Esta cuestión es especialmente crítica en nuestro escenario. A estas alturas, podremos convenir que la crisis social por la que atravesamos no se explica solo por necesidades materiales insatisfechas, sino que también (entre otras cosas) por una profunda sensación de abandono. Muchos ciudadanos parecen sentirse competentes para actuar en la arena pública, pero sintiendo que el sistema no les responde. Y cuando la clase política se percibe como alejada e impenetrable, la propaganda podría cumplir un rol esencial.

Distintos académicos han sostenido en los últimos años que las intervenciones electorales no solo cumplirían un rol persuasivo, sino que también uno democrático. En concreto, en periodos de campaña, los ciudadanos se sentirían más interesados por los asuntos públicos, más informados respecto a los temas en disputa y más cercanos a sus autoridades. Todas esas actitudes políticas -en Chile tan menoscabadas- suelen ser estables en el tiempo, por lo que el impacto de la comunicación política se hace aún más valorable. Sin embargo, para asegurar esos efectos democráticos debe existir una regulación adecuada de la propaganda electoral, cosa que en nuestro país no ocurre.

Las acciones comunicacionales de estos periodos suelen mirarse con desprecio y recelo por el legislador. Las campañas serían un foco de corrupción e inequidad, por lo que las normativas irían destinadas a impedir una lucha indiscriminada por el poder. Eso explica, por ejemplo, que todas las reformas recientes a los artículos 30 y siguientes de la LOC 18.700 (donde está regulada la publicidad electoral) se hayan realizado en función del financiamiento, de la probidad y de la transparencia.
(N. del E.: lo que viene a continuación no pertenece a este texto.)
Background: an optimization exercise with open tools, aiming at small area. Do not read the settings as production practice. In this exercise RTL edits were held to simulation tests only and were not proved equivalent to the original. No driver is modelled on the clock port, so clock power and skew are understated where the tree is cut down; a real chip needs a root buffer or a tree. No activity file was given, so power comes from the tool's default toggle rates.

==> flow/design.v <==
module ultrasonic(clk, rst, start, echo, trigger, timeout, led, far);
    input        clk, rst, start, echo;
    output       trigger, timeout;
    output [6:0] led;    
    output       far;    
    function ge9c;
        input [8:0] x;
        input [8:0] k;
        integer i;
        reg r;
        begin
            r = 1'b1;
            for (i = 0; i < 9; i = i + 1)
                r = k[i] ? (x[i] & r) : (x[i] | r);
            ge9c = r;
        end
    endfunction
    reg t, a, b;
    wire idle = ~t & ~a & ~b;
    wire wt   = ~a & b;
    wire meas = a & b;
    wire ok   = a & ~b;
    reg  [12:0] q;
    reg  [8:0]  r;
    wire en    = t | echo;
    wire rwrap = r[8] & r[5] & r[0];                           
    wire cwrap = q[12] & q[11] & q[10] & q[6] & r[7] & r[5];   
    wire clr   = rst | ~en | cwrap;
    reg [8:0]  r_inc;
    reg [12:0] q_inc;
    reg        cy;
    integer    i;
    always @(*) begin
        cy = 1'b1;
        for (i = 0; i < 9; i = i + 1) begin
            r_inc[i] = (r[i] ^ cy) & ~rwrap;
            cy = cy & r[i];
        end
        cy = rwrap;
        for (i = 0; i < 13; i = i + 1) begin
            q_inc[i] = q[i] ^ cy;
            cy = cy & q[i];
        end
    end
    wire       qhi  = |q[12:4];
    wire [3:0] ql   = q[3:0];
    wire       q1   = ~qhi & (ql == 4'd1);
    wire       q10  = ~qhi & (ql == 4'd10);
    wire       q11  = ~qhi & (ql == 4'd11);
    wire       ge12   = qhi | (ql >= 4'd2) | (q1 & ge9c(r, 9'd11));     
    wire       ge3000 = qhi | (ql >= 4'd12) | (q11 & ge9c(r, 9'd99));  
    wire       ge2900 = qhi | (ql >= 4'd11) | (q10 & rwrap);           
    wire       q9     = qhi | (ql >= 4'd9);
    always @(posedge clk) begin
        if (clr) begin
            q <= 13'd0;
            r <= 9'd289;
        end else begin
            q <= q_inc;
            r <= r_inc;
        end
        t <= ~rst & ((idle & start) | (t & ~ge12));
        a <= ~rst & ((wt & echo) | meas);
        b <= ~rst & ((t & ge12) | wt | (meas & echo & ~ge3000));
    end
    assign trigger = t;
    assign timeout = ok & ge3000;
    wire [3:0] dn = ge2900 ? 4'd10 : (q9 ? 4'd9 : ql);
    reg  [3:0] d;
    always @(posedge clk)
        if (rst)               d <= 4'd0;
        else if (meas & echo)  d <= dn;
    assign led[6] = d[3] & (d[1] | d[0]);             
    assign led[5] = d[3] | (d[2] & d[1] & d[0]);      
    assign led[4] = d[3] | (d[2] & d[1]);             
    assign led[3] = d[3] | (d[2] & (d[1] | d[0]));    
    assign led[2] = d[3] | d[2];                      
    assign led[1] = d[3] | d[2] | (d[1] & d[0]);      
    assign led[0] = d[3] | d[2] | d[1];               
    assign far    = d[3] & d[1];                      
endmodule
module vga(
    input clk,
    input reset,
    output video_on,
    output upper,        
    output [2:0] col,    
    output hsync,
    output vsync,
    output p_tick
    );
    function ge10c;
        input [9:0] x;
        input [9:0] k;
        integer i;
        reg r;
        begin
            r = 1'b1;
            for (i = 0; i < 10; i = i + 1)
                r = k[i] ? (x[i] & r) : (x[i] | r);
            ge10c = r;
        end
    endfunction
    reg [2:0] c;
    reg [8:0] o;
    reg [9:0] v;
    reg       hs, vs;
    wire [7:0] p = o[8:1];    
    wire cend = o[0] & ((c != 3'd7) ? ((c == 3'd6) ? (p[6] & p[4] & p[3] & p[2] & p[0])
                                                   : (p[6] & p[4] & p[3] & p[1]))
                                    : (p[7] & p[4] & p[3] & p[2] & p[1] & p[0]));
    wire hend = (c == 3'd7) & cend;
    wire vend = v[9] & v[3] & v[2];    
    reg [8:0] o_inc;
    reg [2:0] c_inc;
    reg [9:0] v_inc;
    reg       cy;
    integer   i;
    always @(*) begin
        cy = 1'b1;
        for (i = 0; i < 9; i = i + 1) begin
            o_inc[i] = o[i] ^ cy;
            cy = cy & o[i];
        end
        cy = cend;
        for (i = 0; i < 3; i = i + 1) begin
            c_inc[i] = c[i] ^ cy;
            cy = cy & c[i];
        end
        cy = hend;
        for (i = 0; i < 10; i = i + 1) begin
            v_inc[i] = v[i] ^ cy;
            cy = cy & v[i];
        end
    end
    always @(posedge clk) begin
        if (reset | cend) o <= 9'd0;
        else              o <= o_inc;
        if (reset) c <= 3'd0;
        else       c <= c_inc;
        if (reset | (hend & vend)) v <= 10'd0;
        else                       v <= v_inc;
        hs <= ~reset & ~((c == 3'd7) & ge10c({2'b0, p}, 10'd16) & ~ge10c({2'b0, p}, 10'd112));
        vs <= ~reset & ~(ge10c(v, 10'd513) & ~ge10c(v, 10'd515));
    end
    assign video_on = (c != 3'd7) & ~ge10c(v, 10'd480);
    assign upper = ~ge10c(v, 10'd412);
    assign col = c;
    assign hsync = hs;
    assign vsync = vs;
    assign p_tick = o[0];
endmodule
A diferencia de lo que sucede en las reformas al sistema electoral o de votos, los actos comunicacionales de campaña no parecen estar regulados en relación con su impacto en la legitimidad, satisfacción y afección con el sistema político.

Por otro lado, nuestra actual regulación opta por una mirada excesivamente personalista, en la cual los candidatos y partidos parecen ser los únicos agentes relevantes del proceso. Esto quizás funcionaba en los noventa, pero en la actualidad nos vemos enfrentados ante un nuevo paradigma, con una clase política fragmentada y con una participación privada que no requiere de mayores intermediaciones. Desde hace una década, la institucionalidad estadounidense ha tenido que lidiar con los comités de acción política (más conocidos como SuperPacs), organizaciones privadas que, sin estar coordinadas ni supeditadas a instrucciones de un partido, pueden realizar acciones electorales -que claramente inciden en la dirección y decisión del voto- con un presupuesto ilimitado.
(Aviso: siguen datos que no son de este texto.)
What follows belongs to an exercise in optimizing a design on an open flow for small area, a short achievable clock period and few clock cycles per item; a production flow would make more cautious choices. Where RTL was checked, it was by simulation tests only, not by an equivalence proof against the original.

==> flow/design.v <==
`timescale 1ns / 1ps
module mul_fp16
    (input  logic        v,
     input  logic [15:0] a,
     input  logic [12:0] a3,
     input  logic [15:0] b,
     output logic [15:0] s
    );
    logic [10:0] ma;
    logic [12:0] pp [0:4];
    logic [21:0] m, r0, r1, r2, r3, r4, r5, s1, c1, s2, c2, s3, c3, s4, c4;
    logic [5:0]  esum;
    logic [4:0]  e0, e1;
    logic        keep;
    logic [9:0]  mo;
    always_comb begin
        ma = {1'b1, a[9:0]};
        for (int j = 0; j < 5; j++) begin
            case (b[2*j +: 2])
                2'd0: pp[j] = 13'd0;
                2'd1: pp[j] = {2'b00, ma};
                2'd2: pp[j] = {1'b0, ma, 1'b0};
                default: pp[j] = a3;
            endcase
        end
        r0 = {9'd0, pp[0]};
        r1 = {7'd0, pp[1], 2'd0};
        r2 = {5'd0, pp[2], 4'd0};
        r3 = {3'd0, pp[3], 6'd0};
        r4 = {1'b0, pp[4], 8'd0};
        r5 = {1'b0, ma, 10'd0};
        s1 = r0 ^ r1 ^ r2;
        c1 = ((r0 & r1) | (r0 & r2) | (r1 & r2)) << 1;
        s2 = r3 ^ r4 ^ r5;
        c2 = ((r3 & r4) | (r3 & r5) | (r4 & r5)) << 1;
        s3 = s1 ^ c1 ^ s2;
        c3 = ((s1 & c1) | (s1 & s2) | (c1 & s2)) << 1;
        s4 = s3 ^ c3 ^ c2;
        c4 = ((s3 & c3) | (s3 & c2) | (c3 & c2)) << 1;
        m = s4 + c4;
        esum = {1'b0, a[14:10]} + {1'b0, b[14:10]};
        e0   = esum[4:0] + 5'd17;               
        e1   = e0 + 5'd1;
        keep = m[21] || (e0 == 5'd0);
        mo   = keep ? m[20:11] : {m[19:11], 1'b0};
        if (!v || (a == 16'h0000) || (b == 16'h0000))
            s = 16'h0000;
        else if ((a == 16'hFA00) || (b == 16'hFA00))
            s = 16'hFA00;
        else if ((a == 16'h7A00) || (b == 16'h7A00))
            s = 16'h7A00;
        else if (esum <= 6'd14)
            s = 16'h0000;
        else
            s = {a[15] ^ b[15], m[21] ? e1 : e0, mo};
    end
endmodule
`timescale 1ns / 1ps
module add_s1
    (input  logic [15:0] a,
     input  logic [15:0] b,
     output logic [15:0] l,
     output logic [10:0] ms,
     output logic        sub
    );
    logic        agt;
    logic [15:0] t;
    logic [4:0]  shr;
    always_comb begin
        agt = a[14:0] > b[14:0];
        t   = agt ? b : a;
        shr = (agt ? a[14:10] : b[14:10]) - t[14:10];
        sub = a[15] ^ b[15];
        ms  = {1'b1, t[9:0]} >> shr;
        l   = agt ? a : b;
        if (a == 16'h0000) begin
            l  = b;
            ms = 11'd0;
        end else if (b == 16'h0000) begin
            l  = a;
            ms = 11'd0;
        end else if (a == 16'hFA00 || b == 16'hFA00) begin
            l  = 16'hFA00;
            ms = 11'd0;
        end else if (a == 16'h7A00 || b == 16'h7A00) begin
            l  = 16'h7A00;
            ms = 11'd0;
        end else if (a[14:0] == b[14:0] && sub) begin
            l  = 16'h0000;
            ms = 11'd0;
        end
    end
endmodule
En Chile no estamos ajenos a esta realidad. En nuestra última elección presidencial, la candidata Beatriz Sánchez se presentó con el apoyo de más de 10 organizaciones sociales. Lo que éstas hicieran podía fácilmente ser considerado como un acto privado, sin tener que estar sujetas a las restricciones propias de la propaganda.

La mirada prohibitiva y el excesivo sesgo personalista de nuestra regulación denota un anacronismo que nos puede traer serios problemas. Solo en las últimas semanas hemos podido observar letreros camineros y virales no pagados -todos fuera de plazo- que han desnudado las falencias e inconsistencias de nuestro sistema.

Si queremos que las campañas se transformen en herramientas que nos ayuden a fortalecer nuestra cultura cívica, se hace necesaria una modernización urgente. Esperemos, eso sí, que esta vez las reformas se realicen desde el prisma de la afección democrática y no solo desde el financiamiento.